## Exercise objective
Scan the data below for lines holding the word "fill", and copy each line found.

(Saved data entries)
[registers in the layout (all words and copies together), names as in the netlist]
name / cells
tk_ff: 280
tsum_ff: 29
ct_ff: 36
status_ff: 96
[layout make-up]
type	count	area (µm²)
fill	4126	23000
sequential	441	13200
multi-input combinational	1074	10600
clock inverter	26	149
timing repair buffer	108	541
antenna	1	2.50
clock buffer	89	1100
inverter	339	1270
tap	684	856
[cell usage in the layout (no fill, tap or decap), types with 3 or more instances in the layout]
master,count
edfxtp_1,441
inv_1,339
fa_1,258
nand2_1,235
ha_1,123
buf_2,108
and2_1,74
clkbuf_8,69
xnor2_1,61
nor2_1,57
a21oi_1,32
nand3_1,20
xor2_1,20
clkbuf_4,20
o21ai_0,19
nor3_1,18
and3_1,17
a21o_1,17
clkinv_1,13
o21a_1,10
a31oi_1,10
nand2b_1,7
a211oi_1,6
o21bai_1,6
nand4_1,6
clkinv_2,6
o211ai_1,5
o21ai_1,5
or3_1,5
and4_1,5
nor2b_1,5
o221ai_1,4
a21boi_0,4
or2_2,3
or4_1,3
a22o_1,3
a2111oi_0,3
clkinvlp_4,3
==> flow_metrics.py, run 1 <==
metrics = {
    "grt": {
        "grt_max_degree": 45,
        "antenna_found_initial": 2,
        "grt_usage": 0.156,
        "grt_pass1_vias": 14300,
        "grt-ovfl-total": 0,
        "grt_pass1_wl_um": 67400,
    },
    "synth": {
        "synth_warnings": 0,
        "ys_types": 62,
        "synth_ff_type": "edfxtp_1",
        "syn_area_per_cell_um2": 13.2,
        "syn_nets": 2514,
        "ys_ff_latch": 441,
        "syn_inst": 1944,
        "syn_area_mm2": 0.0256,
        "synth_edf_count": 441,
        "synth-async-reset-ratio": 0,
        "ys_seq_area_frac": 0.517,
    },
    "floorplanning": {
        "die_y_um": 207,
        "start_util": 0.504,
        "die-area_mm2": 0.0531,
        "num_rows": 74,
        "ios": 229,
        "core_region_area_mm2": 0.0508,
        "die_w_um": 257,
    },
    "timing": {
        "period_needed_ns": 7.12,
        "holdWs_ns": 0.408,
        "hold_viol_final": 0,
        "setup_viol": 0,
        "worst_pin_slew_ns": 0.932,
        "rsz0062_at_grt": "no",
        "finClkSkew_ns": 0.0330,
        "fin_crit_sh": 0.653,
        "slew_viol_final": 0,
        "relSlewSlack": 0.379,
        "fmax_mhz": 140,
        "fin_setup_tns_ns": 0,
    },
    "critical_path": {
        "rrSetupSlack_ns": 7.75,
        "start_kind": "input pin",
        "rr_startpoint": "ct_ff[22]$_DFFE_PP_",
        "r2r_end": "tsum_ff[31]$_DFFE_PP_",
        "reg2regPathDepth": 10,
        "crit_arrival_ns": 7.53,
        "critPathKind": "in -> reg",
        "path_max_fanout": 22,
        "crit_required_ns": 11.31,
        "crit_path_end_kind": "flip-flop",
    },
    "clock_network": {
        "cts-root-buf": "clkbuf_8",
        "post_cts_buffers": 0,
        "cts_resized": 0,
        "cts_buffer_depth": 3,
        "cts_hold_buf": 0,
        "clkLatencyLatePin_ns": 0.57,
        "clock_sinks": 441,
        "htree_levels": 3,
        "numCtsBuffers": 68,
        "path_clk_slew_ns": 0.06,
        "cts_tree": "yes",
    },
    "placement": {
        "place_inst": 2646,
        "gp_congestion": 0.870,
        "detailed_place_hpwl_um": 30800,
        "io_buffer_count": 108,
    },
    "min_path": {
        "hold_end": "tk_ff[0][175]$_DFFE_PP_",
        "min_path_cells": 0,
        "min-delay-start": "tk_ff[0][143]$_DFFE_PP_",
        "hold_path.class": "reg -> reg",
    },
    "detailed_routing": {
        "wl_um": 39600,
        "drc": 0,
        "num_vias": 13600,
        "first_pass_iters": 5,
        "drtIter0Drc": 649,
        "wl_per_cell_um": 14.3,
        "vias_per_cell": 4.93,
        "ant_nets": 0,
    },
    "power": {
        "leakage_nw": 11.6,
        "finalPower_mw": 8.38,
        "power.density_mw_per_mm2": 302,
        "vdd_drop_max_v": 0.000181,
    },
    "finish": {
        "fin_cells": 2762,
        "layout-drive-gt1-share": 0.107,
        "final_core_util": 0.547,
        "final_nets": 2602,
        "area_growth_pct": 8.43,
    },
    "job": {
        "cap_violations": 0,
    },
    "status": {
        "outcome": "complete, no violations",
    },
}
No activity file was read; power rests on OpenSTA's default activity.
[src/rtl/core/epm_pkg.sv]
// Shared types and constants for the exact pattern matcher.
package epm_pkg;

    localparam int PAT_BYTES  = 16;  // pattern bytes held in the registers
    localparam int PAT_IDX_W  = 4;   // index into the pattern bytes
    localparam int LEN_W      = 5;
    localparam int POS_W      = 32;
    localparam int CFG_DATA_W = 64;
    localparam int CFG_ADDR_W = 5;
    localparam int CFG_IDX_W  = 2;

    // register index, paddr[4:3]
    localparam logic [CFG_IDX_W-1:0] REG_PAT_LOW  = 2'd0;
    localparam logic [CFG_IDX_W-1:0] REG_PAT_HIGH = 2'd1;
    localparam logic [CFG_IDX_W-1:0] REG_PAT_LEN  = 2'd2;
    localparam logic [CFG_IDX_W-1:0] REG_NO_OVLP  = 2'd3;

    typedef logic [PAT_BYTES-1:0][7:0] pat_vec_t;

    // control handed to every cell of the window chain
    typedef struct packed {
        logic             shift;    // a text byte is accepted
        logic             clear;    // the accepted byte closes the text
        logic [LEN_W-1:0] len;
        pat_vec_t         pattern;
    } cell_ctl_t;

    typedef struct packed {
        logic             found;
        logic [POS_W-1:0] position;
        logic             done;
        logic [POS_W-1:0] count;
    } result_t;

endpackage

## Response area
fill	4126	23000
[cell usage in the layout (no fill, tap or decap), types with 3 or more instances in the layout]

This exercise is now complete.